Эти скульптурно-скудоумные герои и есть одновременно сюжеты лермановской графики. С ними давно ничего не происходит: они застыли в такое мгновение, которое никак не назовешь прекрасным. Но вместе с героями замер и фон, как составляющая этого структурированного многими лицами единого коллективного лица. Оттого всякий лермановский сюжет-персонаж выглядит внеисторическим, и если можно говорить о какой-нибудь истории, то, пожалуй, лишь как об истории болезни.
Вслед за восклицанием Ницше: «Бог умер», последующим поколениям остается только добавить: так ведь и мир мертв.

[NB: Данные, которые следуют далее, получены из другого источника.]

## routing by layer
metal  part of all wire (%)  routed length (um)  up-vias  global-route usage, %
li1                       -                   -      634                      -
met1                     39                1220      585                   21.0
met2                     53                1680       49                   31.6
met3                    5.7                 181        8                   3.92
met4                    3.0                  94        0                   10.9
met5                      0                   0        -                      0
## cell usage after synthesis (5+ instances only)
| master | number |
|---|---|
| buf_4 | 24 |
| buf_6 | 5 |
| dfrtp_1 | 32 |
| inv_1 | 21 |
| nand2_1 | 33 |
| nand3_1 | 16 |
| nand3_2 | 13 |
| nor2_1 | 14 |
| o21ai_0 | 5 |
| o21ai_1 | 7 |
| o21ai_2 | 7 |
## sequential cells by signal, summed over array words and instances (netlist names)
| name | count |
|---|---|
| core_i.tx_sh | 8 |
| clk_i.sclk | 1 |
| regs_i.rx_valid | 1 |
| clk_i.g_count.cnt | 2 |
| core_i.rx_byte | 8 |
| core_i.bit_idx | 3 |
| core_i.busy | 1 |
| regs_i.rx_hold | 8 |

Мир мертв, но как описать не-живое, как описать Ни-что. Один из возможных вариатов: по знакам предшествовавшей смерти болезни. Что-то подобное уже было произведено в известном анекдоте. Врач спрашивает у родственников покойника:
— Больной перед смертью икал?
— Икал.
— Очень хорошо.
История болезни лермановских персонажей — история болезни человеческого рода. Оттого так часто встречаются в его работах самостоятельно стреляющий пистолет, невесть откуда падающий в океан нож, закручивающийся в землю штопор. Пожалуй, единственное живое в этом безжизненно-полом мире — именно орудия труда, стремительно перевоплощенные в орудия убийства. Свои функции они успешно справляют без участия одичавших шизофреников-хозяев . В этом мире ничего не происходит, потому что все уже произошло. Все выровнялось: святое и профанное, достоинство и недостатки. Даже столь желаемая утопистами идея человеческого равенства состоялась: везде все лица одинаковые. И только единственно оставшаяся возможность движения, создаваемая как идея и на уровне идей реализуемая, — путешествие из банальной плоскости рисунка в объемное будущее скульптуры.
И здесь самый момент вспомнить о том, что Леонид Лерман — художник из России. Касаясь общечеловеческой проблемы, Лерман говорит о вполне конкретной теме, раскрывает вполне знакомые моменты из социально-абсурдной жизни современной страны Советов. И графические, и скульптурные работы сопровождают надписи на русском языке, в духе привычных воззваний и лозунгов: «Трепещет сердце от двойного желания», «Прикрепи к себе как пояс», «Не отравляй мне мой мед» и пр. С той только разницей, что в остановившемся мире лермановских работ эти фразы (по-прежнему ни к кому не обращенные, так же как, к примеру, «Вперед, к победе коммунизма!») вместо идеологических становятся идиотическими. Если что-то и происходит — все равно ничего не изменится. Такова, по-моему, одна из основных идей лермановского мира. Параллелей между советским государством и государством, отраженным в работах Леонида Лермана, множество. Даже на уровне линии.
Контуры страны, еще вчера казавшиеся четкими и незыблемыми, сегодня не так определены и достаточно размыты. Графика Лермана, как бы описывая такую временную и в то же время долгосрочную ситуацию, также теряет чистоту линии: в заторможенном пространстве всякий персонаж словно трясет изнутри, его контуры смазаны, и при всем напряжении внутренней борьбы нет никакой возможности сдвинуться с места.
Болезнь смертельна. Границы зараженной территории незыблемы. И остается только путешествие, как идея перемещения из плоского мира проблем в объемный мир, следуя скульптурам Лермана, проблем все тех же.